Diritto al suicidio assistito: la sentenza della Consulta
La Corte costituzionale si pronuncia sui limiti e i diritti dei pazienti
La Consulta ha recentemente affrontato la questione del suicidio assistito, sollecitando il legislatore a intervenire in assenza di una legge specifica che regoli la materia. Attualmente, i requisiti per accedere al suicidio assistito rimangono quelli stabiliti dalla sentenza n. 242 del 2019, relativa al caso di Dj Fabo.
Secondo la sentenza depositata il 18 luglio, la Corte ha respinto le questioni di legittimità costituzionale sollevate dal Gip di Firenze sull’articolo 580 del codice penale, confermando i limiti stabiliti precedentemente. In particolare, si è pronunciata sul caso di Massimiliano, un toscano di 44 anni affetto da sclerosi multipla, che si è recato in Svizzera per il suicidio assistito poiché non dipendeva da trattamenti di sostegno vitale classici, ma era totalmente dipendente dall’assistenza di terze persone per sopravvivere.

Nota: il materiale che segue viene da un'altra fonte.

[src/hdl/gdcr_pkg.sv]
package gdcr_pkg;

   localparam logic [1:0] MODE_HALT = 2'd1;
   localparam logic [1:0] MODE_TUNE = 2'd2;

   localparam logic [1:0] PAGE_BAR_TOP    = 2'd0;
   localparam logic [1:0] PAGE_BAR_BOTTOM = 2'd1;
   localparam logic [1:0] PAGE_TEXT       = 2'd2;
   localparam logic [1:0] PAGE_STATUS     = 2'd3;

   localparam logic [6:0] FIRST_COLUMN    = 7'd0;
   localparam logic [6:0] LAST_COLUMN     = 7'd127;
   localparam logic [6:0] STOP_TEXT_START = 7'd30;
   localparam logic [6:0] BAR_OFFSET      = 7'd3;
   localparam logic [6:0] BAR_SCALE       = 7'd120;

   localparam int PIPE_DEPTH = 3;

   typedef struct packed {
      logic [1:0]  mode;
      logic [1:0]  page;
      logic [6:0]  column;
      logic [6:0]  bar_end;
      logic [6:0]  marker;
      logic [11:0] speed_bcd;
      logic [11:0] target_bcd;
   } s1_type;

   typedef struct packed {
      logic       use_glyph;
      logic [5:0] slot;
      logic [2:0] gcol;
      logic       invert;
      logic [7:0] fill;
   } s2_type;

   function automatic logic [11:0] to_bcd(input logic [7:0] value);
      logic [19:0] sh;
      int n;
      sh = {12'd0, value};
      for (n = 0; n < 8; n++) begin
         if (sh[11:8] >= 4'd5) begin
            sh[11:8] = sh[11:8] + 4'd3;
         end
         if (sh[15:12] >= 4'd5) begin
            sh[15:12] = sh[15:12] + 4'd3;
         end
         if (sh[19:16] >= 4'd5) begin
            sh[19:16] = sh[19:16] + 4'd3;
         end
         sh = sh << 1;
      end
      return sh[19:8];
   endfunction

   // Scales 0..255 to 0..120 and adds the border offset; x/255 is formed as
   // (x + x/256 + 1)/256, which is exact for every product that can occur here.
   function automatic logic [6:0] scale_column(input logic [7:0] value);
      logic [14:0] prod;
      logic [15:0] sum;
      prod = 15'(value) * 15'(BAR_SCALE);
      sum  = 16'(prod) + 16'(prod[14:8]) + 16'd1;
      return sum[14:8] + BAR_OFFSET;
   endfunction

   function automatic logic [7:0] glyph_column(input logic [5:0] slot, input logic [2:0] gcol);
      logic [39:0] row;
      case (slot)
         6'd1:    row = {8'h00, 8'h00, 8'h00, 8'h5F, 8'h00};
         6'd2:    row = {8'h7C, 8'h12, 8'h11, 8'h12, 8'h7C};
         6'd3:    row = {8'h36, 8'h49, 8'h49, 8'h49, 8'h7F};
         6'd4:    row = {8'h22, 8'h41, 8'h41, 8'h41, 8'h3E};
         6'd5:    row = {8'h1C, 8'h22, 8'h41, 8'h41, 8'h7F};
         6'd6:    row = {8'h41, 8'h49, 8'h49, 8'h49, 8'h7F};
         6'd7:    row = {8'h01, 8'h09, 8'h09, 8'h09, 8'h7F};
         6'd8:    row = {8'h7A, 8'h49, 8'h49, 8'h41, 8'h3E};
         6'd9:    row = {8'h7F, 8'h08, 8'h08, 8'h08, 8'h7F};
         6'd10:   row = {8'h00, 8'h41, 8'h7F, 8'h41, 8'h00};
         6'd11:   row = {8'h01, 8'h3F, 8'h41, 8'h40, 8'h20};
         6'd12:   row = {8'h41, 8'h22, 8'h14, 8'h08, 8'h7F};
         6'd13:   row = {8'h40, 8'h40, 8'h40, 8'h40, 8'h7F};
         6'd14:   row = {8'h7F, 8'h02, 8'h0C, 8'h02, 8'h7F};
         6'd15:   row = {8'h7F, 8'h10, 8'h08, 8'h04, 8'h7F};
         6'd16:   row = {8'h3E, 8'h41, 8'h41, 8'h41, 8'h3E};
         6'd17:   row = {8'h06, 8'h09, 8'h09, 8'h09, 8'h7F};
         6'd18:   row = {8'h5E, 8'h21, 8'h51, 8'h41, 8'h3E};
         6'd19:   row = {8'h46, 8'h29, 8'h19, 8'h09, 8'h7F};
         6'd20:   row = {8'h31, 8'h49, 8'h49, 8'h49, 8'h46};
         6'd21:   row = {8'h01, 8'h01, 8'h7F, 8'h01, 8'h01};
         6'd22:   row = {8'h3F, 8'h40, 8'h40, 8'h40, 8'h3F};
         6'd23:   row = {8'h1F, 8'h20, 8'h40, 8'h20, 8'h1F};
         6'd24:   row = {8'h3F, 8'h40, 8'h38, 8'h40, 8'h3F};
         6'd25:   row = {8'h63, 8'h14, 8'h08, 8'h14, 8'h63};
         6'd26:   row = {8'h07, 8'h08, 8'h70, 8'h08, 8'h07};
         6'd27:   row = {8'h43, 8'h45, 8'h49, 8'h51, 8'h61};
         6'd28:   row = {8'h3E, 8'h45, 8'h49, 8'h51, 8'h3E};
         6'd29:   row = {8'h00, 8'h40, 8'h7F, 8'h42, 8'h00};
         6'd30:   row = {8'h46, 8'h49, 8'h51, 8'h61, 8'h42};
         6'd31:   row = {8'h31, 8'h4B, 8'h45, 8'h41, 8'h21};
         6'd32:   row = {8'h10, 8'h7F, 8'h12, 8'h14, 8'h18};
         6'd33:   row = {8'h39, 8'h45, 8'h45, 8'h45, 8'h27};
         6'd34:   row = {8'h30, 8'h49, 8'h49, 8'h4A, 8'h3C};
         6'd35:   row = {8'h03, 8'h05, 8'h09, 8'h71, 8'h01};
         6'd36:   row = {8'h36, 8'h49, 8'h49, 8'h49, 8'h36};
         6'd37:   row = {8'h1E, 8'h29, 8'h49, 8'h49, 8'h06};
         6'd38:   row = {8'h00, 8'h00, 8'h36, 8'h36, 8'h00};
         6'd39:   row = {8'h08, 8'h08, 8'h08, 8'h08, 8'h08};
         6'd40:   row = {8'h08, 8'h14, 8'h22, 8'h41, 8'h00};
         6'd41:   row = {8'h41, 8'h22, 8'h14, 8'h08, 8'h00};
         default: row = 40'd0;
      endcase
      if (gcol >= 3'd5) begin
         return 8'h00;
      end
      return row[{gcol, 3'b000} +: 8];
   endfunction

endpackage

La sentenza ha chiarito che il concetto di trattamenti di sostegno vitale deve essere interpretato in conformità alla sentenza del 2019, che riconosce al paziente il diritto fondamentale di rifiutare qualsiasi trattamento sanitario praticato sul proprio corpo. Questo include anche procedure come l’evacuazione manuale o l’inserimento di cateteri, che se interrotte possono portare alla morte del paziente in breve tempo.
Inoltre, la Corte ha sottolineato che non vi è differenza tra un paziente già sottoposto a trattamenti di sostegno vitale e uno che ne ha bisogno ma non vi è ancora sottoposto. Entrambi hanno il diritto di rifiutare il trattamento e quindi di accedere al suicidio assistito, come stabilito dalla sentenza del 2019.